Anyone due to start chemo April 14??

Smoke clouds Welcome to the thread. I also started chemo on 1 April so won’t forget that date.

I emphasise with the hair mine was shoulder length but quite fine and I decided against the cap as me losing some would have been noticable

But yes the first thing I thought about when they said chemo was hair loss But the wigs overall are very good and the headstrong course is worth going to. You will be amazed at what can be done.

It’s hard but temporary if you are still wanting to keep going again while hard I suggest another haircut as shorter hair will be easier to keep. But I feel more in control abit still getting used to it with no hair. As watching it fall out and not washing as often to keep it was so much harder.

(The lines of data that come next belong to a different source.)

**config.mk**
```make
export PLATFORM = sky130hd
export DESIGN_NAME = coded_nibble_tx
export DESIGN_NICKNAME = d
export VERILOG_FILES = /design/src/rtl/code_link_pkg.sv /design/src/rtl/baud_tick_gen.sv /design/src/rtl/coded_nibble_tx.sv
export SDC_FILE = /design/constraint.sdc
export NUM_CORES = 1
export LEC_CHECK = 0
export CAP_MARGIN = 20
export CORE_MARGIN = 2
export CORE_UTILIZATION = 55
export CTS_CLUSTER_SIZE = 28
export DETAILED_ROUTE_END_ITERATION = 7
export PLACE_DENSITY = 0.85
export SLEW_MARGIN = 20
export SYNTH_ARGS = -nofsm -noshare
export SYNTH_HDL_FRONTEND = slang
export SYNTH_SLANG_ARGS = --single-unit
```
**constraint.sdc**
```tcl
create_clock -name clk -period 2.3 [get_ports clk]
set_input_delay 0.23 -clock clk [delete_from_list [all_inputs] [get_ports clk]]
set_output_delay 0.23 -clock clk [all_outputs]
set_load 0.02 [all_outputs]
```
**src/rtl/code_link_pkg.sv**
```systemverilog
// Shared definitions for the coded-nibble serial link: frame states,
// line levels and the frame-length helper used by the framer and its bench.
package code_link_pkg;

    typedef enum logic [2:0] {
        IDLE   = 3'd0,
        START  = 3'd1,
        DATA   = 3'd2,
        PARITY = 3'd3,
        STOP   = 3'd4
    } code_state_e;

    localparam int   CODE_W     = 4;
    localparam logic LINE_IDLE  = 1'b1;
    localparam logic LINE_START = 1'b0;

    function automatic int frame_len(input int data_w, input int clks_per_bit,
                                     input int stop_bits, input int parity_bits);
        return (1 + data_w + parity_bits + stop_bits) * clks_per_bit;
    endfunction

endpackage

```
**src/rtl/baud_tick_gen.sv**
```systemverilog
// Bit-period timer: counts 0..CLKS_PER_BIT-1 while enabled and flags the wrap
// cycle (tick) and the cycle before it (pre_tick); held at zero when disabled.
module baud_tick_gen #(
    parameter int CLKS_PER_BIT = 4
) (
    input  logic clk,
    input  logic reset,
    input  logic enable,
    output logic tick,
    output logic pre_tick
);

    localparam int CNT_W = (CLKS_PER_BIT > 1) ? $clog2(CLKS_PER_BIT) : 1;
    localparam logic [CNT_W-1:0] CNT_LAST = CNT_W'(CLKS_PER_BIT - 1);
    localparam logic [CNT_W-1:0] CNT_PRE  = CNT_W'(CLKS_PER_BIT - 2);

    logic [CNT_W-1:0] cnt_r;

    // Free-running bit-period counter, cleared whenever the framer is idle
    always_ff @(posedge clk or posedge reset) begin
        if (reset) begin
            cnt_r <= {CNT_W{1'b0}};
        end else if (!enable) begin
            cnt_r <= {CNT_W{1'b0}};
        end else if (cnt_r == CNT_LAST) begin
            cnt_r <= {CNT_W{1'b0}};
        end else begin
            cnt_r <= cnt_r + CNT_W'(1);
        end
    end

    assign tick     = enable && (cnt_r == CNT_LAST);
    assign pre_tick = enable && (cnt_r == CNT_PRE);

endmodule

```
**src/rtl/coded_nibble_tx.sv**
```systemverilog
// Serial framer for coded nibbles: start bit, LSB-first data, optional even
// parity (enabled by defining CODE_TX_PARITY_EN), then stop bit(s); idle high.
module coded_nibble_tx
    import code_link_pkg::*;
#(
    parameter int DATA_W       = CODE_W,
    parameter int CLKS_PER_BIT = 4,
    parameter int STOP_BITS    = 1
) (
    input  logic              clk,
    input  logic              reset,
    input  logic [DATA_W-1:0] in_data,
    input  logic              in_valid,
    output logic              in_ready,
    output logic              tx_out,
    output logic              busy,
    output logic              frame_done
);

    localparam logic [2:0] S_IDLE   = IDLE;
    localparam logic [2:0] S_START  = START;
    localparam logic [2:0] S_DATA   = DATA;
`ifdef CODE_TX_PARITY_EN
    localparam logic [2:0] S_PARITY = PARITY;
`endif
    localparam logic [2:0] S_STOP   = STOP;

    localparam int BIT_W = (DATA_W > 1) ? $clog2(DATA_W) : 1;
    localparam logic [BIT_W-1:0] BIT_LAST  = BIT_W'(DATA_W - 1);
    localparam logic             STOP_LAST = (STOP_BITS == 2) ? 1'b1 : 1'b0;

    function automatic logic even_parity(input logic [DATA_W-1:0] d);
        return ^d;
    endfunction

    logic [2:0]        state_r;
    logic [DATA_W-1:0] shift_r;
    logic [BIT_W-1:0]  bit_cnt_r;
    logic              stop_cnt_r;
    logic              tx_r;
    logic              busy_r;
    logic              ready_r;
    logic              done_r;
`ifdef CODE_TX_PARITY_EN
    logic              parity_r;
`endif
    logic              tick_s;
    logic              pre_tick_s;
    logic              capture_s;

    assign capture_s = in_valid && ready_r;

    baud_tick_gen #(
        .CLKS_PER_BIT (CLKS_PER_BIT)
    ) u_baud (
        .clk      (clk),
        .reset    (reset),
        .enable   (busy_r),
        .tick     (tick_s),
        .pre_tick (pre_tick_s)
    );

    // Frame sequencer; the line level is registered one bit ahead of each state
    always_ff @(posedge clk or posedge reset) begin
        if (reset) begin
            state_r    <= S_IDLE;
            shift_r    <= {DATA_W{1'b0}};
            bit_cnt_r  <= {BIT_W{1'b0}};
            stop_cnt_r <= 1'b0;
            tx_r       <= LINE_IDLE;
            busy_r     <= 1'b0;
            ready_r    <= 1'b1;
            done_r     <= 1'b0;
`ifdef CODE_TX_PARITY_EN
            parity_r   <= 1'b0;
`endif
        end else begin
            done_r <= 1'b0;
            case (state_r)
                S_IDLE: begin
                    if (capture_s) begin
                        state_r    <= S_START;
                        shift_r    <= in_data;
                        bit_cnt_r  <= {BIT_W{1'b0}};
                        stop_cnt_r <= 1'b0;
                        tx_r       <= LINE_START;
                        busy_r     <= 1'b1;
                        ready_r    <= 1'b0;
`ifdef CODE_TX_PARITY_EN
                        parity_r   <= even_parity(in_data);
`endif
                    end else begin
                        tx_r <= LINE_IDLE;
                    end
                end
                S_START: begin
                    if (tick_s) begin
                        state_r <= S_DATA;
                        tx_r    <= shift_r[0];
                        shift_r <= shift_r >> 1;
                    end
                end
                S_DATA: begin
                    if (tick_s) begin
                        if (bit_cnt_r == BIT_LAST) begin
`ifdef CODE_TX_PARITY_EN
                            state_r <= S_PARITY;
                            tx_r    <= parity_r;
`else
                            state_r <= S_STOP;
                            tx_r    <= LINE_IDLE;
`endif
                        end else begin
                            bit_cnt_r <= bit_cnt_r + BIT_W'(1);
                            tx_r      <= shift_r[0];
                            shift_r   <= shift_r >> 1;
                        end
                    end
                end
`ifdef CODE_TX_PARITY_EN
                S_PARITY: begin
                    if (tick_s) begin
                        state_r <= S_STOP;
                        tx_r    <= LINE_IDLE;
                    end
                end
`endif
                S_STOP: begin
                    // Raise frame_done one cycle early so it lands on the final stop cycle
                    if (pre_tick_s && (stop_cnt_r == STOP_LAST)) begin
                        done_r <= 1'b1;
                    end
                    if (tick_s) begin
                        if (stop_cnt_r == STOP_LAST) begin
                            state_r <= S_IDLE;
                            busy_r  <= 1'b0;
                            ready_r <= 1'b1;
                        end else begin
                            stop_cnt_r <= 1'b1;
                        end
                    end
                end
                default: begin
                    state_r <= S_IDLE;
                    tx_r    <= LINE_IDLE;
                    busy_r  <= 1'b0;
                    ready_r <= 1'b1;
                end
            endcase
        end
    end

    assign tx_out     = tx_r;
    assign busy       = busy_r;
    assign in_ready   = ready_r;
    assign frame_done = done_r;

endmodule

```
==> flow_summary.json <==
{
  "status": "finished clean",
  "fin_tns_setup_ns": 0,
  "drive_gt1_share_pct": 15.4,
  "hold_class": "in -> async",
  "synth.most_common_cell": "dfrtp_1",
  "powerDensity_nw_per_um2": 453,
  "antenna_cells": 0,
  "reg2reg_depth": 4,
  "timing.max_slew.rel_slack_pct": 62.5,
  "grt_pass1_vias": 611,
  "clock.fmax_mhz": 554,
  "crit_fanout": 14,
  "ys_warn_count": 0,
  "vdd_drop_max_uv": 360,
  "vias": 622,
  "netlist.area_leader.share_pct": 37.9,
  "grt_pass1_wl_um": 2800,
  "r2r_end": "shift_r[1]",
  "numCtsBuffers": 3,
  "synth_cell_types": 33,
  "synth_edf_count": 0,
  "htreeDepth": 1,
  "wire_per_inst_um": 15.4,
  "reg2reg_from": "state_r[0]",
  "area_delta_synth_final_pct": 12.2,
  "core-area_um2": 1490,
  "r2r_slack_ns": 0.77,
  "crit_path_end_kind": "primary output",
  "syn-cell-area_um2": 858,
  "cts_tree": "done",
  "fillers": 127,
  "clkTransAtPathRegs_ns": 0.10,
  "crit_cells": 1,
  "drv_slew": 0,
  "arrival_ns": 1.58,
  "path_cells": "clkdlybuf4s50_1",
  "core.rowCount": 14,
  "worst-path-buf-inv": 1,
  "synth_ff_type": "dfrtp_1",
  "die_width_um": 43.5,
  "gp_congestion": 0.755,
  "first_pass_iters": 4,
  "drt-total-wl_um": 1650,
  "leakage_nw": 0.452,
  "setup_viol": 0,
  "cap_violations": 0,
  "cp.required_ns": 2.07,
  "hold_buffers": 0,
  "fin_skew_ns": 0.00712,
  "cts.sinks": 15,
  "max_stage_delay_ns": 0.69,
  "hold_viol": 0,
  "finalCritPeriodShare_pct": 78.5,
  "synth_top_area_cell": "dfrtp_1",
  "clk_path_buf_depth": 2,
  "synth_cells": 81,
  "cts-resized-gates": 0,
  "ys_seq_elements": 15,
  "die_h_um": 43.5,
  "ant_nets": 0,
  "cp_slowest_cell": "clkdlybuf4s50_1",
  "ys_seq_area_share_pct": 44.0,
  "rsz0062_at_grt": "no",
  "holdWs_ns": 0.289,
  "ys_top_cells_by_area": "dfrtp_1, dfstp_2, ha_1, buf_6, a21oi_1",
  "critPathKind": "reg -> out",
  "grt_max_degree": 16,
  "io_buffers": 10,
  "boundaryPins": 11,
  "dieArea_um2": 1890,
  "synth_fp_nets": 91,
  "via_per_inst": 5.81,
  "clk_latency_ns": 0.28,
  "start_util_pct": 57.6,
  "ys_top_cells_by_count": "dfrtp_1, nor2_1, a21oi_1",
  "drt_iter0_drc": 18,
  "grt.total_usage_pct": 19.9,
  "async_reset_ff_share_pct": 100,
  "clock-root-buffer": "clkbuf_4",
  "hpwlAfterDp_um": 1170,
  "fin_crit_ns": 1.81,
  "cp-start-kind": "flop",
  "drc": 0,
  "grt_antenna_before_repair": 0,
  "nets": 102,
  "cts_setup_buffers": 0,
  "crit_family": "buffers and inverters",
  "grt-ovfl-total": 0,
  "avgSynthCellArea_um2": 10.6,
  "tightest_slew_ns": 0.562
}
[worst max path at each step]
stage | start | end | slack, ns
floorplan | state_r[2] | shift_r[3] | 0.91
global placement | in_valid | shift_r[3] | 0.79
detailed placement | in_valid | shift_r[1] | 0.71
CTS | busy | busy | 0.50
global route | busy | busy | 0.43
finish | busy | busy | 0.49
[layer usage]
| metal | track usage [%] | vias up | wire, um |
|---|---|---|---|
| li1 | - | 313 | - |
| met1 | 28.3 | 303 | 823 |
| met2 | 31.3 | 4 | 788 |
| met3 | 2.50 | 2 | 26 |
| met4 | 7.27 | 0 | 9 |
| met5 | 0 | - | 0 |
[placed cells by master (no fill, tap or decap), types with 2 or more instances in the layout]
master / count
a21o_1: 3
a21oi_1: 6
and3_1: 4
clkbuf_4: 3
clkdlybuf4s50_1: 10
dfrtp_1: 13
dfstp_2: 2
ha_1: 3
inv_1: 2
mux2i_1: 3
nand2_1: 5
nand2b_1: 2
nor2_1: 8
nor3b_1: 2
o21ai_1: 3
o22a_2: 2
o2bb2ai_1: 3
[sequential cells by signal (all words and copies together) (netlist names)]
| signal | flops |
|---|---|
| bit_cnt_r | 2 |
| u_baud.cnt_r | 2 |
| state_r | 3 |
| tx_out | 1 |
| in_ready | 1 |
| frame_done | 1 |
| busy | 1 |
| shift_r | 4 |
[per-stage QoR]
| step | instance area, um^2 | worst slack (ns) | util [%] | power (mW) | cells |
|---|---|---|---|---|---|
| 4_1_cts | 963 | 0.498 | 64.7 | 0.437 | 107 |
| 3_5_place_dp | 937 | 0.705 | 62.9 | 0.287 | 103 |
| 2_1_floorplan | 858 | 0.905 | - | 0.274 | 81 |
| 3_3_place_gp | 937 | 0.793 | 62.9 | 0.287 | 103 |
| 5_1_grt | 963 | 0.434 | 64.7 | 0.450 | 107 |
| 6_report | 963 | 0.494 | 64.7 | 0.436 | 107 |
[final cells by class]
| class | instances | area, um^2 | area share (%) |
|---|---|---|---|
| multi-input cells | 60 | 432 | 44.8 |
| well taps | 16 | 20.0 | 2.08 |
| inverters | 2 | 7.51 | 0.779 |
| repair buffers | 10 | 100 | 10.4 |
| flip-flops and latches | 15 | 378 | 39.2 |
| clock buffers | 4 | 26.3 | 2.73 |
[logic make-up after synthesis]
kind of cell | share of synthesized area [%]
compound gates | 20.7
fa+ha+maj | 4.37
buf+inv | 5.69
flops | 44.0
mux | 3.50
simple gates | 21.7
[where the power goes]
| part | switching (mW) | total (mW) | internal [mW] |
|---|---|---|---|
| sequential | 0 | 0.264 | 0.264 |
| combinational | 0.00758 | 0.0176 | 0.0100 |
| clock | 0.0879 | 0.155 | 0.0672 |
| total | 0.0955 | 0.436 | 0.341 |
No activity file was read; power rests on OpenSTA's default activity.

Look after you and also maybe see your BCN for help re a wig.

I’m on 2nd cycle of FEC and have not used cold cap as I couldn’t bear the thought of being cold! I still have some hair, but lots of bald patches. Ironically, when at home I am not bothering to wear anything on my head, because it can’t see what I look like so it doesn’t bother me. My family seem more aware than me as they are looking at me although, they are getting used to it and there have been lots a cheeky comments from them!
When I go out I wear prefolded headscarves. The first time I wore one I did feel self conscious, but no one said anything so after that I felt quite ok wearing it.

Hi Smokeclouds. Love the name. I am also on my second round of FEC and I think debilitating describes it perfectly. I feel much more wiped out than first time round, seem to have spent most of the last 3 days either in bed or lying down. Hopefully our energy levels will recover in the next 2 weeks.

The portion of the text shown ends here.